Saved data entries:
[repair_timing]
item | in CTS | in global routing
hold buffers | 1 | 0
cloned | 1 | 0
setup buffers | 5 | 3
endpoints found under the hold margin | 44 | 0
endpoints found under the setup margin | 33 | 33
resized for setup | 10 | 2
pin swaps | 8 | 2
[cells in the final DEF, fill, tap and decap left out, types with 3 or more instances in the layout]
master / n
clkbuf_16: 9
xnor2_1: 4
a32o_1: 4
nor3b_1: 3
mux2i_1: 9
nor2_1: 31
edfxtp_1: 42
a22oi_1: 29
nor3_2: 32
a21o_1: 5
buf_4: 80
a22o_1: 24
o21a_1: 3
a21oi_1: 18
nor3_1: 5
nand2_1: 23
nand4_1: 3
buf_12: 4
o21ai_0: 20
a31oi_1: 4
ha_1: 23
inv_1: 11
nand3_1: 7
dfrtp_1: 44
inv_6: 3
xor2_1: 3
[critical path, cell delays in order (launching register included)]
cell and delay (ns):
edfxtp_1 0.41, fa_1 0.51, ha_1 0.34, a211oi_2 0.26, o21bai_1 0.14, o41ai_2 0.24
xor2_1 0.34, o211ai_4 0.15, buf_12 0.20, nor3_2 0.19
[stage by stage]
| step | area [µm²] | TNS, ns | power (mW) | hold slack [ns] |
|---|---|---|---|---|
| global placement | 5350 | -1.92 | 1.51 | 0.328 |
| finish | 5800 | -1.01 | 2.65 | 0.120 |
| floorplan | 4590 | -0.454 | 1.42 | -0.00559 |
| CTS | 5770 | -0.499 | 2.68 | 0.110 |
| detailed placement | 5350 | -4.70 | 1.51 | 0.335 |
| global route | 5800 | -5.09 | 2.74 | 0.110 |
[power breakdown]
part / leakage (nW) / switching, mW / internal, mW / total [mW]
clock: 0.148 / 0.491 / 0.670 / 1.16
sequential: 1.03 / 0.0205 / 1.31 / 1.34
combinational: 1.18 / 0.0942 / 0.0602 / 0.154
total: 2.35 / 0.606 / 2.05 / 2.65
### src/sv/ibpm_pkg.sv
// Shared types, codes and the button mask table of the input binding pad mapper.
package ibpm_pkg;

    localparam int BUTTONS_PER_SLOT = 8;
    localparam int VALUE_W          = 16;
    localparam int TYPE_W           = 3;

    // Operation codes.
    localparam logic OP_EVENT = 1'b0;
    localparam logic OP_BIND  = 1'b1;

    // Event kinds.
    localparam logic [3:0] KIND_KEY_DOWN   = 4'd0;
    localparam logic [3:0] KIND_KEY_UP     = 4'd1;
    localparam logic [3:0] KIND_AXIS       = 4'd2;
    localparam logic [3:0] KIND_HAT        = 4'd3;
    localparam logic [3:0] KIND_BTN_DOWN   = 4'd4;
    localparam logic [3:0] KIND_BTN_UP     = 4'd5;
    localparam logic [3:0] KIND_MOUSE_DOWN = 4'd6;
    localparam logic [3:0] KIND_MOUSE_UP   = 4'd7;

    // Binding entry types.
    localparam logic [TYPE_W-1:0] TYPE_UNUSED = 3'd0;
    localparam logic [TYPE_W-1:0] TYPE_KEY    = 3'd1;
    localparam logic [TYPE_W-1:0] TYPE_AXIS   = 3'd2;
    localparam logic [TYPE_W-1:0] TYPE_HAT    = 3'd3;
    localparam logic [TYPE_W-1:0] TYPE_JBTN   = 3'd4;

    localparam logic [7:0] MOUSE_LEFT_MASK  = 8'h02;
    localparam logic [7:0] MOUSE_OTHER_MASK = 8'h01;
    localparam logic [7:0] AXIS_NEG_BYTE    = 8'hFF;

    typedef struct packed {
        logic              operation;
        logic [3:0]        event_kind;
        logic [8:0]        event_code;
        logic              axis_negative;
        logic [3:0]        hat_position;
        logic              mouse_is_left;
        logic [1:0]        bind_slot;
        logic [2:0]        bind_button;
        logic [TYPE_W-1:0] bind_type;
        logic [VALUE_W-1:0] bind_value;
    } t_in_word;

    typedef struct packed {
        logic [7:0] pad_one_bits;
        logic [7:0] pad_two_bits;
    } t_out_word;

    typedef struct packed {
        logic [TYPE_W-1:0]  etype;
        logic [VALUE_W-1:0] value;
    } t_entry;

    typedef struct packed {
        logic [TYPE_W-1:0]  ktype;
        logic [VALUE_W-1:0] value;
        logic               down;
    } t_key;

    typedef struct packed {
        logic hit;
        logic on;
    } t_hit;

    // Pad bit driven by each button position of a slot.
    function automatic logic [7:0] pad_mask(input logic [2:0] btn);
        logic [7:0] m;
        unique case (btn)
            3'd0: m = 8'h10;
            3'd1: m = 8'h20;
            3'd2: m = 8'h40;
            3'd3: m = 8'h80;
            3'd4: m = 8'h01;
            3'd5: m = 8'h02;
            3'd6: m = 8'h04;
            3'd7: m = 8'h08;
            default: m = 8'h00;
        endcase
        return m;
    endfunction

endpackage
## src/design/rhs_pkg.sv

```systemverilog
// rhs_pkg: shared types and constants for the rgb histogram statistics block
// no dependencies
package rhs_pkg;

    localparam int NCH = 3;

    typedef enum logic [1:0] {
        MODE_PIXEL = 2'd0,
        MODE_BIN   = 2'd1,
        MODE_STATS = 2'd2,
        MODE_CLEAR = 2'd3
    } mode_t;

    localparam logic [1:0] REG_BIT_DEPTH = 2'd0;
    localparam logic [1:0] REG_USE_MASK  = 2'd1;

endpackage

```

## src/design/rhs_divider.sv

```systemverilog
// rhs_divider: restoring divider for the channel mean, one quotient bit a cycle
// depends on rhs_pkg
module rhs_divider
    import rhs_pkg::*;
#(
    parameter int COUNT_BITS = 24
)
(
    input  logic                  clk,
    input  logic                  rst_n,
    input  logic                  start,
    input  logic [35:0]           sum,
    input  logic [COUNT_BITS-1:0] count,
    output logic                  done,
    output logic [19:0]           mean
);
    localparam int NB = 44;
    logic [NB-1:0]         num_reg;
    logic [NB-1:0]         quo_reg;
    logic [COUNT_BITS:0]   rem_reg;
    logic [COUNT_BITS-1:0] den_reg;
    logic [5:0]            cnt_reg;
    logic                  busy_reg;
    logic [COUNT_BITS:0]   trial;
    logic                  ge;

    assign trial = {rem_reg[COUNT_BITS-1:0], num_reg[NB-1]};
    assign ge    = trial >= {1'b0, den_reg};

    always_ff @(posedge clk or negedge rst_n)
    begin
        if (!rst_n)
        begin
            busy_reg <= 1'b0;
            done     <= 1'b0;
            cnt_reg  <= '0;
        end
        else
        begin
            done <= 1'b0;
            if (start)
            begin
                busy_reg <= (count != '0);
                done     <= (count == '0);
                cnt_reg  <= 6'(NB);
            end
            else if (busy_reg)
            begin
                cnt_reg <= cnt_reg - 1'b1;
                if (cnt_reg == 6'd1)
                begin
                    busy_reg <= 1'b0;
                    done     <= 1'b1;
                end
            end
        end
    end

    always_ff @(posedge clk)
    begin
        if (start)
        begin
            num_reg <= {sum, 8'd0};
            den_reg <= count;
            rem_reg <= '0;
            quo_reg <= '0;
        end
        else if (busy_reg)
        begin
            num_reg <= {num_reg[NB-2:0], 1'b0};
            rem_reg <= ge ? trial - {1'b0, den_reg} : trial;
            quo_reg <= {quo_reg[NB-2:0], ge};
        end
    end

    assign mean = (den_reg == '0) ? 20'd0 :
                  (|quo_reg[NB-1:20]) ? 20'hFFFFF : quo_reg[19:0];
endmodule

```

# Assignment
Would you output, from the records above, exactly the run of lines that starts at the line containing "cloned | 1 | 0" and ends at the line containing "combinational: 1.18 / 0.0942 / 0.0602 / 0.154", and only that run?

# Exercise solution
cloned | 1 | 0
setup buffers | 5 | 3
endpoints found under the hold margin | 44 | 0
endpoints found under the setup margin | 33 | 33
resized for setup | 10 | 2
pin swaps | 8 | 2
[cells in the final DEF, fill, tap and decap left out, types with 3 or more instances in the layout]
master / n
clkbuf_16: 9
xnor2_1: 4
a32o_1: 4
nor3b_1: 3
mux2i_1: 9
nor2_1: 31
edfxtp_1: 42
a22oi_1: 29
nor3_2: 32
a21o_1: 5
buf_4: 80
a22o_1: 24
o21a_1: 3
a21oi_1: 18
nor3_1: 5
nand2_1: 23
nand4_1: 3
buf_12: 4
o21ai_0: 20
a31oi_1: 4
ha_1: 23
inv_1: 11
nand3_1: 7
dfrtp_1: 44
inv_6: 3
xor2_1: 3
[critical path, cell delays in order (launching register included)]
cell and delay (ns):
edfxtp_1 0.41, fa_1 0.51, ha_1 0.34, a211oi_2 0.26, o21bai_1 0.14, o41ai_2 0.24
xor2_1 0.34, o211ai_4 0.15, buf_12 0.20, nor3_2 0.19
[stage by stage]
| step | area [µm²] | TNS, ns | power (mW) | hold slack [ns] |
|---|---|---|---|---|
| global placement | 5350 | -1.92 | 1.51 | 0.328 |
| finish | 5800 | -1.01 | 2.65 | 0.120 |
| floorplan | 4590 | -0.454 | 1.42 | -0.00559 |
| CTS | 5770 | -0.499 | 2.68 | 0.110 |
| detailed placement | 5350 | -4.70 | 1.51 | 0.335 |
| global route | 5800 | -5.09 | 2.74 | 0.110 |
[power breakdown]
part / leakage (nW) / switching, mW / internal, mW / total [mW]
clock: 0.148 / 0.491 / 0.670 / 1.16
sequential: 1.03 / 0.0205 / 1.31 / 1.34
combinational: 1.18 / 0.0942 / 0.0602 / 0.154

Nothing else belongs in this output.